Beim Aussteigen dran denken

Die App muss man allerdings nicht nur beim Einsteigen aktivieren – man muss beim Aussteigen auch daran denken, sie wieder zu deaktivieren. Sonst kann es passieren, dass weitere – etwa per Rad oder Auto zurückgelegte – Strecken ebenfalls verrechnet werden. Das erfordert eine Umstellung in den Gewohnheiten: Denn bei normalen Tickets, ob am Schalter, Automaten oder online gekauft, muss man sich nur vorher darum kümmern.

Gelöst werden könnte das theoretisch, indem die App im Hintergrund immer läuft. Das würde aber am Akku saugen – und das begrenzte Durchhaltevermögen von Handyakkus ist für viele im Alltag ohnehin bereits ein Ärgernis. Laut Nutzungsbestimmungen sind die Kunden dafür verantwortlich, dass der Akku während der Reise nicht leer wird. Vor allem aber muss die App immer den Standort registrieren. Das aber ist datenschutzrechtlich wohl problematisch. Allerdings gibt es in den Apps eine Art Erinnerungsfunktion – wenn man die App seine häufigen Wege speichern lässt.
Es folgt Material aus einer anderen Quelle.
Context: an optimization exercise on an open-source flow, tuned for small area, a short achievable clock period and few clock cycles per item. The choices shown serve that exercise and are no tape-out recipe. Function was checked by simulation only, so behaviour that the tests miss may differ from the original. No activity file was given, so power comes from the tool's default toggle rates.

==> flow/design.v (excerpt) <==
module circular_list_engine (
    input  logic        i_clk,
    input  logic        i_rst_n,
    input  logic        in_valid,
    output logic        in_ready,
    input  logic [2:0]  in_op,
    input  logic [31:0] in_new_value,
    input  logic [31:0] in_anchor_key,
    output logic        out_valid,
    input  logic        out_ready,
    output logic [31:0] out_element,
    output logic [1:0]  out_status,
    output logic        out_final_res,
    output logic [6:0]  out_occupancy
);
For scale: roughly 15,000 cells after synthesis, about 2,400 flip-flops.
export LEC_CHECK = 0
export CAP_MARGIN = 20
export CORE_MARGIN = 2
export CORE_UTILIZATION = 45
export CTS_CLUSTER_DIAMETER = 80
export CTS_CLUSTER_SIZE = 30
export SETUP_SLACK_MARGIN = 2.2
export SLEW_MARGIN = 20
export SYNTH_HIERARCHICAL = 1
export TNS_END_PERCENT = 20
create_clock -name core_clock -period 5.0 [get_ports {i_clk}]
run.sh (not shown) runs the stock make flow with config.mk's settings and CLKGATE_MAP_FILE= SYNTH_SCRIPT=/design/flow/synth_recipe.tcl, a recipe that flattens the netlist after the stock synthesis.
Testbench counts at the start, summed over its fixed seeds: cycles 78,932, ops 16,000.
Then changed:
--- a/flow/design.v
+++ b/flow/design.v
@@ -111,42 +111,40 @@
     localparam int N = 64;
     logic        q_v;
     logic [2:0]  q_op;
     logic [31:0] q_val, q_cmp;
     logic        x_v;
     logic [2:0]  x_op;
     logic        x_st, x_hd, x_tl, x_af, x_del, x_ls;
     logic [31:0] x_val;
     logic [N-1:0] x_m;
     logic [31:0] r_el [N];
     logic [N-1:0] r_tm;
-    logic        q_epre;
     logic [6:0]  r_cnt;
     logic        r_more;
     logic [6:0]  r_rem;
     logic        o_v, s_v;
     logic [41:0] o_d, s_d;
     logic go, empty, full, done, adv, found;
     logic op_start, op_hd, op_tl, op_af, op_del, op_ls;
     logic g_hd, g_af, g_del, g_ls, g_st;
     logic [N-1:0] mr, col, pf, tl_pos, last_pos;
     logic [N-1:0] sel_up, sel_dn, sel_bus, sel_hold;
     logic [N-1:0] m_next;
     logic [31:0] el_next [N];
     logic [31:0] bus;
     logic        e;
     logic [41:0] res;
     logic [1:0]  st, st_f, st_n;
     logic [6:0]  occ, occ_f, occ_n, cnt_f, cnt_n, cnt_next;
     logic [N-1:0] tm_f, tm_n, tm_next;
-    logic [31:0] in_cmp;
     assign empty = ~r_tm[0];
     assign full  = r_tm[N-1];
     assign go    = x_v & ~s_v;
     assign op_start = x_st;
     assign op_hd  = x_hd;
     assign op_tl  = x_tl;
     assign op_af  = x_af;
     assign op_del = x_del;
     assign op_ls  = x_ls;
     assign g_st  = go & op_start;
     assign g_hd  = go & op_hd;
@@ -159,23 +157,23 @@
     always_comb begin
         for (int i = 0; i < N; i++) begin
             tl_pos[i]   = ~r_tm[i] & ((i == 0) ? 1'b1 : r_tm[(i == 0) ? 0 : i - 1]);
             last_pos[i] = r_tm[i] & ((i == N - 1) ? 1'b1 : ~r_tm[(i == N - 1) ? i : i + 1]);
         end
     end
     assign bus = op_ls ? r_el[0] : x_val;
     for (genvar i = 0; i < N; i++) begin : g_cmp
         cle_cmp u_cmp (.i_a(r_el[i]), .i_b(q_cmp), .o_eq(mr[i]));
     end
     assign col = mr & r_tm;
-    assign e = op_ls ? col[0] : q_epre;
+    assign e = (bus == q_cmp);
     cle_prefix u_pf (.i_m(x_m), .o_p(pf));
     assign found = pf[N-1];
     for (genvar i = 0; i < N; i++) begin : g_sel
         logic f_up, f_dn, f_bus, f_chg;
         assign f_up  = (i != 0) & g_hd;
         assign f_dn  = (i != N - 1) & g_ls & r_tm[(i == N - 1) ? i : i + 1];
         assign f_bus = ((g_st | g_hd) & (i == 0)) | (go & op_tl & tl_pos[i]) |
                        (g_ls & last_pos[i]);
         assign f_chg = g_hd | (g_st & (i == 0)) | (go & op_tl & tl_pos[i]) | (g_ls & r_tm[i]);
         cle_selgen u_sel (
             .i_pf_i(pf[i]),
@@ -294,24 +292,23 @@
                 o_v <= s_v | go;
                 s_v <= 1'b0;
             end else if (go) begin
                 s_v <= 1'b1;
             end
         end
     end
     always_ff @(posedge i_clk) begin
         if (o_ready & i_valid) begin
             q_op  <= i_op;
             q_val <= i_new_value;
-            q_cmp <= in_cmp;
-            q_epre <= (in_cmp == (adv ? q_val : x_val));
+            q_cmp <= (i_op == cle_pkg::OP_INS_AF) ? i_anchor_key : i_new_value;
         end
         if (adv) begin
             x_op  <= q_op;
             x_val <= q_val;
             x_m   <= m_next & {{(N-1){~g_st}}, 1'b1};
             r_rem <= cnt_next - 7'd1;
             x_st  <= (q_op == cle_pkg::OP_START) |
                      ((q_op == cle_pkg::OP_INS_HD || q_op == cle_pkg::OP_INS_TL ||
                        q_op == cle_pkg::OP_INS_AF) & ~tm_next[0]);
             x_hd  <= (q_op == cle_pkg::OP_INS_HD) & tm_next[0] & ~tm_next[N-1];
             x_tl  <= (q_op == cle_pkg::OP_INS_TL) & tm_next[0] & ~tm_next[N-1];
@@ -319,23 +316,22 @@
             x_del <= (q_op == cle_pkg::OP_DELETE) & tm_next[0];
             x_ls  <= (q_op == cle_pkg::OP_LIST) & tm_next[0];
         end else if (g_ls) begin
             r_rem <= r_rem - 7'd1;
         end
         if (!o_v | i_ready) begin
             o_d <= s_v ? s_d : res;
         end else if (go) begin
             s_d <= res;
         end
     end
-    assign in_cmp = (i_op == cle_pkg::OP_INS_AF) ? i_anchor_key : i_new_value;
     assign o_valid = o_v;
     assign {o_element, o_status, o_final, o_occupancy} = o_d;
 endmodule
 `timescale 1ns / 1ps
 module circular_list_engine (
     input  logic        i_clk,
     input  logic        i_rst_n,
     input  logic        in_valid,
     output logic        in_ready,
     input  logic [2:0]  in_op,
     input  logic [31:0] in_new_value,
What happened: Cell area went down by about 1.3%; total power went down by about 5.4%; first-iteration DRC count went up by about 6.4%; fmax went up by about 0.5%; critical path depth went down by 2; combinational power went down by about 23%; worst setup slack gains 0.015 ns; wire length went down by 3.5%; sequential share of layout area went up by 0.65 points; cell count went down by about 2%; via count went down by 3.3%; synthesized cell count went down by 1.9%; non-clock buffer count went down by 81; count of clock-buffer cells in the layout went down by 3.
Testbench counts after the change, summed over its fixed seeds: cycles 78,932, ops 16,000.

==> port drivers added, routing unchanged <==
No port has a modelled driver above. Below, the same layouts with a new extraction and two added sets of constraints.
Step 1 sets driving cells, clkbuf_16 on the clock port and buf_2 on the other inputs (assumed; they add their load-dependent delay and slew).
Step 2 adds t to the input delays and takes it off the output delays; t is the mean of the earliest and latest rising clock arrival at the registers after step 1. Input paths then give back, and output paths get back, about the clock's delay inside the block.
Three values: ideal ports, drivers, drivers and shift; two values: the first two.
run	t, ns	slack for setup (ns)	worst setup path at the end	latest minus earliest clock arrival (ns)	worst data-port slew with drivers (ns)
the first run	0.984	1.965 / 1.955 / 1.367	input to register	0.100 / 0.101	0.06
the second run	0.990	1.980 / 1.980 / 1.800	input to register	0.087 / 0.087	0.16
After both steps every run listed still meets setup and hold. The setup slack of the first run, which loses most, moves by -0.010 ns with the drivers and by -0.598 ns with both steps.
Die App meldet sich dann automatisch, wenn man an einem üblichen Ausstiegsort angekommen ist, die App aber nicht abdreht.

Datenschutz vs. Komfort

Um die zurückgelegte Strecke abrechnen zu können, muss die App ohnehin die Bewegungsdaten erfassen – aber eben nur, solange die App aktiviert ist. Das geht mit dem Schweizer Datenschutzrecht konform. Zum Vergleich: Wer Google Maps offen hat, wird genauso erfasst. Alle, denen Datenschutz wichtig ist, werden einer solchen App wohl eher kritisch gegenüberstehen. Verrechnet wird der im Laufe eines ganzen Tages angefallene Betrag am Folgetag in der Früh. Wird eine falsche Strecke, sprich zu viel, verrechnet, gibt es eine Beschwerdemöglichkeit.

In Österreich gab es in der digitalen grauen Vorzeit einst das SMS-Ticket. Diese Funktion wurde vor wenigen Jahren durch eine App abgelöst. Der nächste Sprung wird wohl noch etwas auf sich warten lassen, aber der Bequemlichkeitsfaktor ist aus Sicht von Bahnfahrerinnen und -fahrern sicher ein wichtiges Argument. Die „Öffi“-Betreiber wiederum könnten mittelfristig Kosten sparen, da weniger Ticketautomaten nötig wären. Schwarzfahren wird durch das GPS-Ticketing auf den ersten Blick einfacher, da man kurz vor einer Kontrolle noch ein Ticket lösen kann. Um das zu verhindern, gibt es laut ZVV aber ohnehin bereits technologische Lösungen. Möglicherweise ist es auch umgekehrt: Wenn das Bezahlen so einfach wird, könnte es vielleicht die Zahl von Schwarzfahrten verringern.